→ Source data
Source: an optimization exercise on an open RTL-to-GDS flow (aim: small area). Production flows keep margins and buffers that such runs may drop. Where RTL was checked, it was by simulation tests only, not by an equivalence proof against the original.

==> inputs of job 9885 <==
==> flow/design.v (excerpt) <==
module fos_tdm_sched #(
    parameter int NCH = 4,
    parameter int DW  = 32,
    parameter int CW  = 11,
    localparam int CHW = $clog2(NCH)
) (
    input  logic              clk,
    input  logic              reset,
    input  logic [NCH-1:0]    in_valid,
    input  logic [NCH*DW-1:0] in_data,
    output logic [NCH-1:0]    in_ready,
    output logic              out_valid,
    output logic [DW-1:0]     out_data,
    output logic [CHW-1:0]    out_ch,
    input  logic              out_ready,
    input  logic              cfg_we,
    input  logic              cfg_clr,
    input  logic [CHW-1:0]    cfg_ch,
    input  logic [CW-1:0]     cfg_a1,
    input  logic [CW-1:0]     cfg_b1
);
Settings: LEC_CHECK=0, ABC_AREA=1, CAP_MARGIN=20, CORE_MARGIN=2, CORE_UTILIZATION=65, GPL_TIMING_DRIVEN=1, PLACE_DENSITY=0.75, SLEW_MARGIN=20; clock period 11.0 ns.
standard.sh (not shown) runs the stock make flow with config.mk's settings and CLKGATE_MAP_FILE= SYNTH_SCRIPT=/design/flow/synth_recipe.tcl, a recipe that flattens the netlist after the stock synthesis.
==> flow/flow/run.sh <==
#!/bin/bash
set -euo pipefail
KNOBS=(
  "BUFFER_PORTS_ARGS=-buffer_cell sky130_fd_sc_hd__buf_1"
  "CTS_ARGS=-sink_clustering_enable -repair_clock_nets -dont_use_dummy_load -sink_clustering_size 24 -sink_clustering_max_diameter 150 -buf_list {sky130_fd_sc_hd__clkbuf_8 sky130_fd_sc_hd__clkbuf_16}"
)
bash standard.sh "${KNOBS[@]}" synth > standard_synth.log 2>&1

RES=orfs/results/sky130hd/fos_tdm_sched/base
LIB=$FLOW_HOME/platforms/sky130hd/lib/sky130_fd_sc_hd__tt_025C_1v80.lib
YOSYS=$FLOW_HOME/../tools/install/yosys/bin/yosys
[[ -x $YOSYS ]] || YOSYS=yosys
cp $RES/1_2_yosys.v $RES/1_2_yosys_standard.v
cat > resyn.ys <<EOF
read_liberty -ignore_miss_func $LIB
read_verilog $RES/1_2_yosys_standard.v
hierarchy -top $FLOW_TOP
setattr -mod -set blackbox 1 sky130_fd_sc_hd__fa_1 sky130_fd_sc_hd__ha_1 sky130_fd_sc_hd__edfxtp_1 sky130_fd_sc_hd__dfxtp_1 sky130_fd_sc_hd__conb_1
flatten
delete t:\$scopeinfo
opt_clean
abc -liberty $LIB -dont_use *lpflow* -dont_use *probe* -script +strash;dch;amap;topo
opt_clean
hilomap -singleton -hicell sky130_fd_sc_hd__conb_1 HI -locell sky130_fd_sc_hd__conb_1 LO
setundef -zero
splitnets
opt_clean -purge
stat -liberty $LIB
write_verilog -noattr -nohex -nodec $RES/1_2_yosys.v
EOF
$YOSYS -l resyn.log resyn.ys > /dev/null 2>&1
rm -f $RES/1_synth.odb $RES/1_synth.sdc
bash standard.sh "${KNOBS[@]}" finish > standard.log 2>&1
==> job 3720 (differences from job 9885) <==
--- a/flow/design.v
+++ b/flow/design.v
@@ -20,38 +20,42 @@
     input  logic [CW-1:0]     cfg_b1
 );
     logic [CW-1:0]  a1_q    [NCH];
     logic [CW-1:0]  b1_q    [NCH];
     logic [DW-1:0]  xprev_q [NCH];
     logic [DW-1:0]  yprev_q [NCH];
     logic [NCH-1:0] hz_q, cz_q;
-    logic [NCH-1:0] rr_q;
+    logic [CHW-1:0] rr_q;
     logic           out_valid_q;
     logic [DW-1:0]  out_data_q;
     logic [CHW-1:0] out_ch_q;
     logic           slot_free;
     logic           grant_found;
     logic [CHW-1:0] grant_idx;
+    logic [CHW-1:0] idx;
     logic [NCH-1:0] gsel;
     logic           accept;
     logic [DW-1:0]  x, xp, yp;
     logic [CW-1:0]  a1, b1;
     logic [DW-1:0]  y;
     assign slot_free = !out_valid_q || out_ready;
     always_comb begin
-        gsel = '0;
-        for (int s = 0; s < NCH; s++)
-            if (rr_q[s])
-                for (int i = NCH - 1; i >= 0; i--)
-                    if (in_valid[(s + i) % NCH])
-                        gsel = NCH'(1) << ((s + i) % NCH);
-        grant_found = |in_valid;
-        grant_idx   = {gsel[3] | gsel[2], gsel[3] | gsel[1]};
+        grant_found = 1'b0;
+        grant_idx   = '0;
+        idx         = '0;
+        for (int i = 0; i < NCH; i++) begin
+            idx = rr_q + CHW'(i);
+            if (!grant_found && in_valid[idx]) begin
+                grant_found = 1'b1;
+                grant_idx   = idx;
+            end
+        end
     end
     assign accept   = reset && slot_free && grant_found;
+    assign gsel     = grant_found ? ({{(NCH-1){1'b0}}, 1'b1} << grant_idx) : '0;
     assign in_ready = accept ? gsel : '0;
     always_comb begin
         x  = '0;
         xp = '0;
         yp = '0;
         a1 = '0;
         b1 = '0;
@@ -1019,18 +1023,18 @@
     assign {c301, s301} = s236 + c268 + s269;
     wire s302 = s238 ^ c269 ^ s270;
     wire [31:0] ra = {s302, s301, s300, s299, s298, s297, s296, s295, s294, s293, s292, s291, s290, s289, s288, s287, s286, s285, s284, s283, s282, s281, s280, s279, s278, s277, s276, s275, s274, s273, s272, s271};
     wire [31:0] rb = {c301, c300, c299, c298, c297, c296, c295, c294, c293, c292, c291, c290, c289, c288, c287, c286, c285, c284, c283, c282, c281, c280, c279, c278, c277, c276, c275, c274, c273, c272, c271, s239};
     assign y = ra + rb;
     always_ff @(posedge clk) begin
         if (!reset) begin
-            rr_q        <= NCH'(1);
+            rr_q        <= '0;
             out_valid_q <= 1'b0;
         end else if (accept) begin
-            rr_q        <= {gsel[NCH-2:0], gsel[NCH-1]};
+            rr_q        <= grant_idx + CHW'(1);
             out_valid_q <= 1'b1;
         end else if (out_ready) begin
             out_valid_q <= 1'b0;
         end
     end
     always_ff @(posedge clk) begin
         if (accept)
@@ -1055,15 +1059,15 @@
                     cz_q[k] <= 1'b0;
             end
         end
     end
     always_ff @(posedge clk) begin
         for (int k = 0; k < NCH; k++) begin
             if (accept && gsel[k]) begin
-                xprev_q[k] <= in_data[k*DW +: DW];
+                xprev_q[k] <= x;
                 yprev_q[k] <= y;
             end
             if (cfg_we && cfg_ch == CHW'(k)) begin
                 a1_q[k] <= cfg_a1;
                 b1_q[k] <= cfg_b1;
             end
         end
==> flow/run.sh (new file) <==
#!/bin/bash
# synth_recipe.tcl (not shown) runs the flow's synth.tcl, then flattens the netlist and writes it again
# the make line also repeats each setting of config.mk as NAME=value (left out here)
make -C /OpenROAD-flow-scripts/flow DESIGN_CONFIG=/design/flow/config.mk WORK_HOME=/design/flow/orfs CLKGATE_MAP_FILE= SYNTH_SCRIPT=/design/flow/synth_recipe.tcl finish
--- a/flow/config.mk
+++ b/flow/config.mk
@@ -5,10 +5,9 @@
 export SDC_FILE = /design/flow/constraint.sdc
 export NUM_CORES = 4
 export LEC_CHECK = 0
 export ABC_AREA = 1
 export CAP_MARGIN = 20
 export CORE_MARGIN = 2
 export CORE_UTILIZATION = 65
-export GPL_TIMING_DRIVEN = 1
-export PLACE_DENSITY = 0.75
+export GPL_TIMING_DRIVEN = 0
 export SLEW_MARGIN = 20
removed: flow/flow/run.sh
removed: flow/standard.sh
==> job 7835 (differences from job 9885) <==
--- a/flow/design.v
+++ b/flow/design.v
@@ -20,38 +20,42 @@
     input  logic [CW-1:0]     cfg_b1
 );
     logic [CW-1:0]  a1_q    [NCH];
     logic [CW-1:0]  b1_q    [NCH];
     logic [DW-1:0]  xprev_q [NCH];
     logic [DW-1:0]  yprev_q [NCH];
     logic [NCH-1:0] hz_q, cz_q;
-    logic [NCH-1:0] rr_q;
+    logic [CHW-1:0] rr_q;
     logic           out_valid_q;
     logic [DW-1:0]  out_data_q;
     logic [CHW-1:0] out_ch_q;
     logic           slot_free;
     logic           grant_found;
     logic [CHW-1:0] grant_idx;
+    logic [CHW-1:0] idx;
     logic [NCH-1:0] gsel;
     logic           accept;
     logic [DW-1:0]  x, xp, yp;
     logic [CW-1:0]  a1, b1;
     logic [DW-1:0]  y;
     assign slot_free = !out_valid_q || out_ready;
     always_comb begin
-        gsel = '0;
-        for (int s = 0; s < NCH; s++)
-            if (rr_q[s])
-                for (int i = NCH - 1; i >= 0; i--)
-                    if (in_valid[(s + i) % NCH])
-                        gsel = NCH'(1) << ((s + i) % NCH);
-        grant_found = |in_valid;
-        grant_idx   = {gsel[3] | gsel[2], gsel[3] | gsel[1]};
+        grant_found = 1'b0;
+        grant_idx   = '0;
+        idx         = '0;
+        for (int i = 0; i < NCH; i++) begin
+            idx = rr_q + CHW'(i);
+            if (!grant_found && in_valid[idx]) begin
+                grant_found = 1'b1;
+                grant_idx   = idx;
+            end
+        end
     end
     assign accept   = reset && slot_free && grant_found;
+    assign gsel     = grant_found ? ({{(NCH-1){1'b0}}, 1'b1} << grant_idx) : '0;
     assign in_ready = accept ? gsel : '0;
     always_comb begin
         x  = '0;
         xp = '0;
         yp = '0;
         a1 = '0;
         b1 = '0;
@@ -1019,18 +1023,18 @@
     assign {c301, s301} = s236 + c268 + s269;
     wire s302 = s238 ^ c269 ^ s270;
     wire [31:0] ra = {s302, s301, s300, s299, s298, s297, s296, s295, s294, s293, s292, s291, s290, s289, s288, s287, s286, s285, s284, s283, s282, s281, s280, s279, s278, s277, s276, s275, s274, s273, s272, s271};
     wire [31:0] rb = {c301, c300, c299, c298, c297, c296, c295, c294, c293, c292, c291, c290, c289, c288, c287, c286, c285, c284, c283, c282, c281, c280, c279, c278, c277, c276, c275, c274, c273, c272, c271, s239};
     assign y = ra + rb;
     always_ff @(posedge clk) begin
         if (!reset) begin
-            rr_q        <= NCH'(1);
+            rr_q        <= '0;
             out_valid_q <= 1'b0;
         end else if (accept) begin
-            rr_q        <= {gsel[NCH-2:0], gsel[NCH-1]};
+            rr_q        <= grant_idx + CHW'(1);
             out_valid_q <= 1'b1;
         end else if (out_ready) begin
             out_valid_q <= 1'b0;
         end
     end
     always_ff @(posedge clk) begin
         if (accept)
@@ -1055,15 +1059,15 @@
                     cz_q[k] <= 1'b0;
             end
         end
     end
     always_ff @(posedge clk) begin
         for (int k = 0; k < NCH; k++) begin
             if (accept && gsel[k]) begin
-                xprev_q[k] <= in_data[k*DW +: DW];
+                xprev_q[k] <= x;
                 yprev_q[k] <= y;
             end
             if (cfg_we && cfg_ch == CHW'(k)) begin
                 a1_q[k] <= cfg_a1;
                 b1_q[k] <= cfg_b1;
             end
         end
==> flow/run.sh (new file) <==
#!/bin/bash
# synth_recipe.tcl (not shown) runs the flow's synth.tcl, then flattens the netlist and writes it again
# the make line also repeats each setting of config.mk as NAME=value (left out here)
make -C /OpenROAD-flow-scripts/flow DESIGN_CONFIG=/design/flow/config.mk WORK_HOME=/design/flow/orfs CLKGATE_MAP_FILE= SYNTH_SCRIPT=/design/flow/synth_recipe.tcl finish
--- a/flow/config.mk
+++ b/flow/config.mk
@@ -6,9 +6,8 @@
 export NUM_CORES = 4
 export LEC_CHECK = 0
 export ABC_AREA = 1
 export CAP_MARGIN = 20
 export CORE_MARGIN = 2
 export CORE_UTILIZATION = 65
 export GPL_TIMING_DRIVEN = 1
-export PLACE_DENSITY = 0.75
 export SLEW_MARGIN = 20
removed: flow/flow/run.sh
removed: flow/standard.sh
==> job 6489 (differences from job 9885) <==
--- a/flow/design.v
+++ b/flow/design.v
@@ -20,34 +20,38 @@
     input  logic [CW-1:0]     cfg_b1
 );
     logic [CW-1:0]  a1_q    [NCH];
     logic [CW-1:0]  b1_q    [NCH];
     logic [DW-1:0]  xprev_q [NCH];
     logic [DW-1:0]  yprev_q [NCH];
     logic [NCH-1:0] hz_q, cz_q;
-    logic [NCH-1:0] rr_q;
+    logic [CHW-1:0] rr_q;
     logic           out_valid_q;
     logic [DW-1:0]  out_data_q;
     logic [CHW-1:0] out_ch_q;
     logic           slot_free;
     logic           grant_found;
     logic [CHW-1:0] grant_idx;
     logic [NCH-1:0] gsel;
     logic           accept;
     logic [DW-1:0]  x, xp, yp;
     logic [CW-1:0]  a1, b1;
     logic [DW-1:0]  y;
     assign slot_free = !out_valid_q || out_ready;
     always_comb begin
-        gsel = '0;
-        for (int s = 0; s < NCH; s++)
-            if (rr_q[s])
-                for (int i = NCH - 1; i >= 0; i--)
-                    if (in_valid[(s + i) % NCH])
-                        gsel = NCH'(1) << ((s + i) % NCH);
+        case (rr_q)
+            2'd0: gsel = in_valid[0] ? 4'b0001 : in_valid[1] ? 4'b0010 :
+                         in_valid[2] ? 4'b0100 : in_valid[3] ? 4'b1000 : 4'b0000;
+            2'd1: gsel = in_valid[1] ? 4'b0010 : in_valid[2] ? 4'b0100 :
+                         in_valid[3] ? 4'b1000 : in_valid[0] ? 4'b0001 : 4'b0000;
+            2'd2: gsel = in_valid[2] ? 4'b0100 : in_valid[3] ? 4'b1000 :
+                         in_valid[0] ? 4'b0001 : in_valid[1] ? 4'b0010 : 4'b0000;
+            default: gsel = in_valid[3] ? 4'b1000 : in_valid[0] ? 4'b0001 :
+                         in_valid[1] ? 4'b0010 : in_valid[2] ? 4'b0100 : 4'b0000;
+        endcase
         grant_found = |in_valid;
         grant_idx   = {gsel[3] | gsel[2], gsel[3] | gsel[1]};
     end
     assign accept   = reset && slot_free && grant_found;
     assign in_ready = accept ? gsel : '0;
     always_comb begin
         x  = '0;
@@ -1019,18 +1023,18 @@
     assign {c301, s301} = s236 + c268 + s269;
     wire s302 = s238 ^ c269 ^ s270;
     wire [31:0] ra = {s302, s301, s300, s299, s298, s297, s296, s295, s294, s293, s292, s291, s290, s289, s288, s287, s286, s285, s284, s283, s282, s281, s280, s279, s278, s277, s276, s275, s274, s273, s272, s271};
     wire [31:0] rb = {c301, c300, c299, c298, c297, c296, c295, c294, c293, c292, c291, c290, c289, c288, c287, c286, c285, c284, c283, c282, c281, c280, c279, c278, c277, c276, c275, c274, c273, c272, c271, s239};
     assign y = ra + rb;
     always_ff @(posedge clk) begin
         if (!reset) begin
-            rr_q        <= NCH'(1);
+            rr_q        <= '0;
             out_valid_q <= 1'b0;
         end else if (accept) begin
-            rr_q        <= {gsel[NCH-2:0], gsel[NCH-1]};
+            rr_q        <= grant_idx + CHW'(1);
             out_valid_q <= 1'b1;
         end else if (out_ready) begin
             out_valid_q <= 1'b0;
         end
     end
     always_ff @(posedge clk) begin
         if (accept)
==> qor.yml <==
status:
  outcome: "finished clean"
cells_and_area:
  num_antenna_cells: 1
  sequential_cell_area_um2: 10600
  final_area_um2: 29500
sta:
  setup_tns_ns: 0
die:
  rows: 73
setup_path:
  rr_startpoint: "rr_q[0]"
  crit_top_cell: "nor2_1"
  r2r_slack_ns: 1.72
grt:
  grt_max_degree: 62
routing:
  dr_total_vias: 22900
  route.met3.wl_um: 12100
min_path:
  hold_start: "hz_q[1]"
place:
  dp_cells: 3230
-- figures above: job 6489

==> qor.yml <==
die:
  rows: 73
cells_and_area:
  final_area_um2: 29800
  num_antenna_cells: 0
setup_path:
  rr_startpoint: "rr_q[2]"
  crit_top_cell: "fa_1"
  r2r_slack_ns: 1.69
status:
  outcome: "finished clean"
place:
  dp_cells: 3250
min_path:
  hold_start: "hz_q[1]"
-- figures above: job 9885

==> qor.yml <==
sta:
  setup_slack_ns: 0.448
  setup_tns_ns: 0
grt:
  grt_pass1_wl_um: 151000
die:
  rows: 77
cells_and_area:
  num_antenna_cells: 2
  final_area_um2: 33600
  sequential_cell_area_um2: 10600
min_path:
  hold_start: "cz_q[2]"
status:
  outcome: "finished clean"
routing:
  route.met3.wl_um: 13200
  dr_total_vias: 25200
  drc: 0
place:
  dp_cells: 3746
setup_path:
  r2r_slack_ns: 1.95
-- figures above: job 7835

==> qor.yml <==
cells_and_area:
  sequential_cell_area_um2: 10600
  num_antenna_cells: 2
  final_area_um2: 34600
routing:
  route.met3.wl_um: 18600
  dr_total_vias: 27700
sta:
  setup_slack_ns: -0.304
  setup_tns_ns: -7.43
  setup_violations: 44
place:
  dp_cells: 3773
status:
  outcome: "finished with violations"
  failed_checks: "setup timing"
grt:
  grt_max_degree: 24
min_path:
  hold_start: "cz_q[2]"
setup_path:
  rr_startpoint: "rr_q[1]"
-- figures above: job 3720

Function not checked in job 9885: the RTL went through the layout flow alone.

[port drivers added, routing unchanged]
In the flow no input, the clock included, has a driving cell. The finished layouts below were timed again as built, in two steps. Step 1: set_driving_cell puts a clkbuf_16 on clk and a buf_2 on each other input, an assumption about the parent block. Step 2 moves the port delays by t, midway between the first and last clock arrival at a register: inputs arrive t later, outputs are due t later. That takes back most of the time a late clock gives input paths. Three values: ideal, step 1, step 2; two values: the first two.
run | shift t [ns] | setup WS [ns] | worst setup path after step 2 | latest minus earliest clock arrival (ns) | slew at the worst register clock pin (ns)
job 9885 | 0.592 | 0.552 / 0.576 / -0.016 | input to register | 0.037 / 0.038 | 0.09 / 0.09
job 3720 | 0.653 | -0.304 / -0.269 / -0.922 | input to register | 0.056 / 0.055 | 0.07 / 0.07
job 7835 | 0.615 | 0.448 / 0.487 / -0.128 | input to register | 0.026 / 0.025 | 0.06 / 0.06
job 6489 | 0.585 | 0.678 / 0.713 / 0.128 | input to register | 0.036 / 0.036 | 0.10 / 0.10
Met with ideal ports but missed after step 2: setup timing in job 9885 and job 7835. The setup slack of job 3720, which loses most, moves by +0.035 ns with the drivers and by -0.618 ns with both steps.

→ Exercise directions
The word "figures" is the filter: copy every line of the listing above that contains it.

→ Worked solution
-- figures above: job 6489
-- figures above: job 9885
-- figures above: job 7835
-- figures above: job 3720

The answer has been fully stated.